[ACTIVITY]:
Until you reach the line containing "wire length, microns", reproduce each line of the listing exactly, please, and include that line as well.

+===+

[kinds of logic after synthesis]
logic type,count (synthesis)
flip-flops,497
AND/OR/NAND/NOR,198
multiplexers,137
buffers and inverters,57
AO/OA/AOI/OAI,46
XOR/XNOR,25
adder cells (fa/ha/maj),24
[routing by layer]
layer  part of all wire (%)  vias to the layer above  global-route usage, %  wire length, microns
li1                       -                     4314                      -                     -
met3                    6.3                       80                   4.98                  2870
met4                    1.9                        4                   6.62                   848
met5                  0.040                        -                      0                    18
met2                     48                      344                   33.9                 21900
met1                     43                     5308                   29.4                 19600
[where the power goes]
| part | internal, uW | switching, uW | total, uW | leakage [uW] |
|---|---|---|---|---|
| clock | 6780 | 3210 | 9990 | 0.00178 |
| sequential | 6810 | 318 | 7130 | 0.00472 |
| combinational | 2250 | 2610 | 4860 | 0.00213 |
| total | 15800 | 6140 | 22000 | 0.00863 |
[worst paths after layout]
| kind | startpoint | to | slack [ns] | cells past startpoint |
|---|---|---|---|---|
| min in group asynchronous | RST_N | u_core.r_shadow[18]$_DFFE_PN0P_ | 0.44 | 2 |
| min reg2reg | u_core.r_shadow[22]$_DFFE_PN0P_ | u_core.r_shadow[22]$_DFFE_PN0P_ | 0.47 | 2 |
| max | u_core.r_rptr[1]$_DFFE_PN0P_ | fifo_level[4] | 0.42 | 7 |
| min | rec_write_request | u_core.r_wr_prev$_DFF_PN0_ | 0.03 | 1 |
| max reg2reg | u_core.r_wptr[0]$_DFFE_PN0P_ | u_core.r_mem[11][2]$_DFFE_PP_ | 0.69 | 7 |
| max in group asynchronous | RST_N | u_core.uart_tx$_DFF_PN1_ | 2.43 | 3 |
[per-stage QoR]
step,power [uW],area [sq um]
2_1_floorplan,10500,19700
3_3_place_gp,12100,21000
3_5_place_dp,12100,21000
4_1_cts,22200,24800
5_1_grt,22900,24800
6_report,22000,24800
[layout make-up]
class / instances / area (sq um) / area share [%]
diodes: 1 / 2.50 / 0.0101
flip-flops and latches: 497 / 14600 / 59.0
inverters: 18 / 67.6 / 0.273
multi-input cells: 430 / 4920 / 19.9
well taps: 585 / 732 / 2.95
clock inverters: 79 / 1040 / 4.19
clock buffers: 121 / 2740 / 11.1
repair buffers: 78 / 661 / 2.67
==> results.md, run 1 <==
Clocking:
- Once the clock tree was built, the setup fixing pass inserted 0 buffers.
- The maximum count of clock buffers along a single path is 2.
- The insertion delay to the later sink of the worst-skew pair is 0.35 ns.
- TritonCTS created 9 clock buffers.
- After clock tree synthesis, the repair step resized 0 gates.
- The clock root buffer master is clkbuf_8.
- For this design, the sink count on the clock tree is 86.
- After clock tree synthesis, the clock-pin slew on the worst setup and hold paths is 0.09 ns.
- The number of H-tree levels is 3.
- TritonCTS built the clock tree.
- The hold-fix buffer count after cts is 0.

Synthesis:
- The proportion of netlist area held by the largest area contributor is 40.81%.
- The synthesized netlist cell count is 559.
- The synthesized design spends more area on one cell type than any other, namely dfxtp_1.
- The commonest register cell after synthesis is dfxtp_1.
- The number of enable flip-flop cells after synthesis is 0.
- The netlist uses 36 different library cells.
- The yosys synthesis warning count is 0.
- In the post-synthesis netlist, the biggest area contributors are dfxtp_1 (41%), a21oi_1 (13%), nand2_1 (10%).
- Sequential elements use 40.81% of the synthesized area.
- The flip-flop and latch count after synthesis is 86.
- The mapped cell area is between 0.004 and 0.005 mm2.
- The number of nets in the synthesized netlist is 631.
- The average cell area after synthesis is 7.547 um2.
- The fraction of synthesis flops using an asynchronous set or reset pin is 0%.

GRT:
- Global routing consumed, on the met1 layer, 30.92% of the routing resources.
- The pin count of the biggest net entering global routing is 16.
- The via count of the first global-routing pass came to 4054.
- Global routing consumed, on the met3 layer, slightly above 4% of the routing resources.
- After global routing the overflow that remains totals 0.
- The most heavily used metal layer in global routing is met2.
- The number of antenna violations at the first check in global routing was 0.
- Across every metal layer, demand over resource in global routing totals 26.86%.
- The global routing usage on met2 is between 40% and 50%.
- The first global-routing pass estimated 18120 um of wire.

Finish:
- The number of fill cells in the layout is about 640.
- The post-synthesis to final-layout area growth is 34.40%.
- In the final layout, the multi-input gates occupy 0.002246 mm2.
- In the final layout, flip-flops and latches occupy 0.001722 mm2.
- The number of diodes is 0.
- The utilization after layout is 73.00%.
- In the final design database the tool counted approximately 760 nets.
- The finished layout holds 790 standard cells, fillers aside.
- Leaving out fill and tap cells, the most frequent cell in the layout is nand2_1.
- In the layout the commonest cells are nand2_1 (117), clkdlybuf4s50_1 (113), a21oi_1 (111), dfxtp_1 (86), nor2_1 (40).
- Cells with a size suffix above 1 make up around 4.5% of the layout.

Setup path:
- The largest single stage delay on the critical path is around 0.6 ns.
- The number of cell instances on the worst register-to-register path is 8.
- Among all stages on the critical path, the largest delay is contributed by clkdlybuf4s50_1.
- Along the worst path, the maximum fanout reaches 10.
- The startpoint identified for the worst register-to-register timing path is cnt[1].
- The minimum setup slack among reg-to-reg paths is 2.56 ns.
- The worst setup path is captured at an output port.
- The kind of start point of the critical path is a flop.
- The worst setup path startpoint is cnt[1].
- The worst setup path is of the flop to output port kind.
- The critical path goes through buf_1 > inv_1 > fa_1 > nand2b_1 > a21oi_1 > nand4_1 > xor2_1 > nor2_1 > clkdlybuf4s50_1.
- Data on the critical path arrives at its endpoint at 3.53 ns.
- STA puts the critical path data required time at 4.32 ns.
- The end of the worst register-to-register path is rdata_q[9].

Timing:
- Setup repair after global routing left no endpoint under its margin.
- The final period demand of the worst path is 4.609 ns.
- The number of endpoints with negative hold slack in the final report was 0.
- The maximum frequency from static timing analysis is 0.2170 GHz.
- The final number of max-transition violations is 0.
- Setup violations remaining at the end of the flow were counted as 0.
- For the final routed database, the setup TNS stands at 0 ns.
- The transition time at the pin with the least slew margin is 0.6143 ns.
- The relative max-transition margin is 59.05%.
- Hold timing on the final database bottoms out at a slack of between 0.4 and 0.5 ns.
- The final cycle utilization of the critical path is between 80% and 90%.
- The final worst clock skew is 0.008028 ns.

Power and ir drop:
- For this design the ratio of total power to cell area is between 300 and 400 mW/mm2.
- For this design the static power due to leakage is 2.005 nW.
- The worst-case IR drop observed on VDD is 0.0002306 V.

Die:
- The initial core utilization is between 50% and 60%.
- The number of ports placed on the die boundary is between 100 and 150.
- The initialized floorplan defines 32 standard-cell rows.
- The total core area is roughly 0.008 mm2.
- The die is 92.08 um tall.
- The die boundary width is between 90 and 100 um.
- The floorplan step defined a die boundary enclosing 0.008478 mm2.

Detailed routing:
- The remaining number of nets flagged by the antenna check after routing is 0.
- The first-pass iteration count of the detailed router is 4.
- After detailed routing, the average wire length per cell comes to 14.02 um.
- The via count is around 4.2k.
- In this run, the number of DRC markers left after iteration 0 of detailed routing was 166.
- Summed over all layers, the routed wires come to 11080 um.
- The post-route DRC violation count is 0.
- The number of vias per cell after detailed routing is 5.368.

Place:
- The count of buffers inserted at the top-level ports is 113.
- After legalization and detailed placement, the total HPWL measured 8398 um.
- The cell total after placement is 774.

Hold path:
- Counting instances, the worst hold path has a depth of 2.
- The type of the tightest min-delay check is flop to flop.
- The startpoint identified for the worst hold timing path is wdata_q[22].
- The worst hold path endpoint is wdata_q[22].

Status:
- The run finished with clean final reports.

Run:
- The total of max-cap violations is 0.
## config.mk

```make
export PLATFORM = sky130hd
export DESIGN_NAME = uart_frame_sampler
export DESIGN_NICKNAME = d
export VERILOG_FILES = /design/src/rtl/uart_frame_sampler.sv
export SDC_FILE = /design/constraint.sdc
export NUM_CORES = 1
export LEC_CHECK = 0
export BUFFER_PORTS_ARGS = -buffer_cell sky130_fd_sc_hd__buf_2
export CAP_MARGIN = 20
export CORE_ASPECT_RATIO = 2
export CORE_MARGIN = 4
export CORE_UTILIZATION = 48
export CTS_BUF_LIST = sky130_fd_sc_hd__clkbuf_8
export CTS_CLUSTER_DIAMETER = 30
export DETAILED_ROUTE_END_ITERATION = 8
export PLACE_DENSITY_LB_ADDON = 0.12
export REMOVE_ABC_BUFFERS = 1
export SYNTH_ARGS = -nofsm -noshare
export SYNTH_HDL_FRONTEND = slang
export SYNTH_SLANG_ARGS = --single-unit
```

## constraint.sdc

```tcl
create_clock -name clk -period 3 [get_ports clk]
set_input_delay 0.15 -clock clk [delete_from_list [all_inputs] [get_ports clk]]
set_output_delay 0.15 -clock clk [all_outputs]
set_load 0.01 [all_outputs]
```

## src/rtl/uart_frame_sampler.sv

```systemverilog
// UART receive framer: majority-votes each oversampled bit and assembles
// start/data/parity/stop into a data word with parity and framing flags.
module uart_frame_sampler #(
  parameter int OVERSAMPLE    = 16,
  parameter int MAX_DATA_BITS = 8
) (
  input  logic                     clk,
  input  logic                     rst,
  input  logic                     tick_os,
  input  logic                     rx_filtered,
  input  logic                     falling_edge,
  input  logic                     enable,
  input  logic [1:0]               cfg_data_bits,
  input  logic                     cfg_parity_en,
  input  logic                     cfg_parity_odd,
  input  logic                     cfg_stop2,
  output logic [MAX_DATA_BITS-1:0] data_out,
  output logic                     data_valid,
  output logic                     parity_err,
  output logic                     frame_err,
  output logic                     start_detected,
  output logic                     busy,
  output logic [2:0]               state_dbg
);

  localparam int CW  = $clog2(OVERSAMPLE);
  localparam int MID = OVERSAMPLE / 2;

  typedef enum logic [2:0] {
    IDLE   = 3'd0,
    START  = 3'd1,
    DATA   = 3'd2,
    PARITY = 3'd3,
    STOP   = 3'd4
  } state_t;

  state_t                   state_q, state_d;
  logic [CW-1:0]            cnt_q, cnt_d;
  logic [3:0]               bit_idx_q, bit_idx_d;
  logic                     stop_idx_q, stop_idx_d;
  logic [1:0]               samp_q, samp_d;
  logic [MAX_DATA_BITS-1:0] shift_q, shift_d;
  logic                     pflag_q, pflag_d;
  logic                     fflag_q, fflag_d;
  logic [1:0]               data_bits_q, data_bits_d;
  logic                     parity_en_q, parity_en_d;
  logic                     parity_odd_q, parity_odd_d;
  logic                     stop2_q, stop2_d;
  logic [MAX_DATA_BITS-1:0] data_out_q, data_out_d;
  logic                     data_valid_q, data_valid_d;
  logic                     parity_err_q, parity_err_d;
  logic                     frame_err_q, frame_err_d;
  logic                     start_det_q, start_det_d;

  logic       vote;
  logic       at_vote;
  logic       at_end;
  logic [3:0] nbits_m1;

  // The third sample is taken live on the resolving tick, so only two are stored.
  assign vote     = (samp_q[0] & samp_q[1]) | (samp_q[0] & rx_filtered) |
                    (samp_q[1] & rx_filtered);
  assign at_vote  = tick_os && (cnt_q == CW'(MID + 1));
  assign at_end   = tick_os && (cnt_q == CW'(OVERSAMPLE - 1));
  assign nbits_m1 = {2'b00, data_bits_q} + 4'd4;

  always_comb begin
    state_d      = state_q;
    cnt_d        = cnt_q;
    bit_idx_d    = bit_idx_q;
    stop_idx_d   = stop_idx_q;
    samp_d       = samp_q;
    shift_d      = shift_q;
    pflag_d      = pflag_q;
    fflag_d      = fflag_q;
    data_bits_d  = data_bits_q;
    parity_en_d  = parity_en_q;
    parity_odd_d = parity_odd_q;
    stop2_d      = stop2_q;
    data_out_d   = data_out_q;
    data_valid_d = 1'b0;
    parity_err_d = 1'b0;
    frame_err_d  = 1'b0;
    start_det_d  = 1'b0;

    if (tick_os && (state_q != IDLE)) begin
      cnt_d = at_end ? '0 : cnt_q + 1'b1;
      if (cnt_q == CW'(MID - 1)) samp_d[0] = rx_filtered;
      if (cnt_q == CW'(MID))     samp_d[1] = rx_filtered;
    end

    case (state_q)
      IDLE: begin
        if (falling_edge && enable) begin
          data_bits_d  = cfg_data_bits;
          parity_en_d  = cfg_parity_en;
          parity_odd_d = cfg_parity_odd;
          stop2_d      = cfg_stop2;
          cnt_d        = '0;
          bit_idx_d    = '0;
          stop_idx_d   = 1'b0;
          shift_d      = '0;
          pflag_d      = 1'b0;
          fflag_d      = 1'b0;
          state_d      = START;
        end
      end
      START: begin
        if (at_vote) begin
          if (vote) state_d = IDLE;
          else      start_det_d = 1'b1;
        end
        if (at_end) begin
          state_d   = DATA;
          bit_idx_d = '0;
        end
      end
      DATA: begin
        if (at_vote) begin
          for (int i = 0; i < MAX_DATA_BITS; i++) begin
            if (bit_idx_q == 4'(i)) shift_d[i] = vote;
          end
        end
        if (at_end) begin
          if (bit_idx_q == nbits_m1) begin
            state_d    = parity_en_q ? PARITY : STOP;
            stop_idx_d = 1'b0;
          end else begin
            bit_idx_d = bit_idx_q + 4'd1;
          end
        end
      end
      PARITY: begin
        if (at_vote) pflag_d = vote ^ (^shift_q) ^ parity_odd_q;
        if (at_end) begin
          state_d    = STOP;
          stop_idx_d = 1'b0;
        end
      end
      STOP: begin
        // The last stop bit completes the frame at its vote, not its boundary.
        if (at_vote) begin
          if (!stop2_q || stop_idx_q) begin
            state_d      = IDLE;
            data_valid_d = 1'b1;
            data_out_d   = shift_q;
            parity_err_d = pflag_q;
            frame_err_d  = fflag_q | ~vote;
          end else begin
            fflag_d = fflag_q | ~vote;
          end
        end
        if (at_end) stop_idx_d = 1'b1;
      end
      default: state_d = IDLE;
    endcase

    if (!enable) begin
      state_d      = IDLE;
      data_out_d   = data_out_q;
      data_valid_d = 1'b0;
      parity_err_d = 1'b0;
      frame_err_d  = 1'b0;
      start_det_d  = 1'b0;
    end
  end

  always_ff @(posedge clk) begin
    if (rst) begin
      state_q      <= IDLE;
      cnt_q        <= '0;
      bit_idx_q    <= '0;
      stop_idx_q   <= 1'b0;
      samp_q       <= '0;
      shift_q      <= '0;
      pflag_q      <= 1'b0;
      fflag_q      <= 1'b0;
      data_bits_q  <= '0;
      parity_en_q  <= 1'b0;
      parity_odd_q <= 1'b0;
      stop2_q      <= 1'b0;
      data_out_q   <= '0;
      data_valid_q <= 1'b0;
      parity_err_q <= 1'b0;
      frame_err_q  <= 1'b0;
      start_det_q  <= 1'b0;
    end else begin
      state_q      <= state_d;
      cnt_q        <= cnt_d;
      bit_idx_q    <= bit_idx_d;
      stop_idx_q   <= stop_idx_d;
      samp_q       <= samp_d;
      shift_q      <= shift_d;
      pflag_q      <= pflag_d;
      fflag_q      <= fflag_d;
      data_bits_q  <= data_bits_d;
      parity_en_q  <= parity_en_d;
      parity_odd_q <= parity_odd_d;
      stop2_q      <= stop2_d;
      data_out_q   <= data_out_d;
      data_valid_q <= data_valid_d;
      parity_err_q <= parity_err_d;
      frame_err_q  <= frame_err_d;
      start_det_q  <= start_det_d;
    end
  end

  assign data_out       = data_out_q;
  assign data_valid     = data_valid_q;
  assign parity_err     = parity_err_q;
  assign frame_err      = frame_err_q;
  assign start_detected = start_det_q;
  assign busy           = (state_q != IDLE);
  assign state_dbg      = state_q;

endmodule

```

+===+

[SOLVED EXERCISE]:
[kinds of logic after synthesis]
logic type,count (synthesis)
flip-flops,497
AND/OR/NAND/NOR,198
multiplexers,137
buffers and inverters,57
AO/OA/AOI/OAI,46
XOR/XNOR,25
adder cells (fa/ha/maj),24
[routing by layer]
layer  part of all wire (%)  vias to the layer above  global-route usage, %  wire length, microns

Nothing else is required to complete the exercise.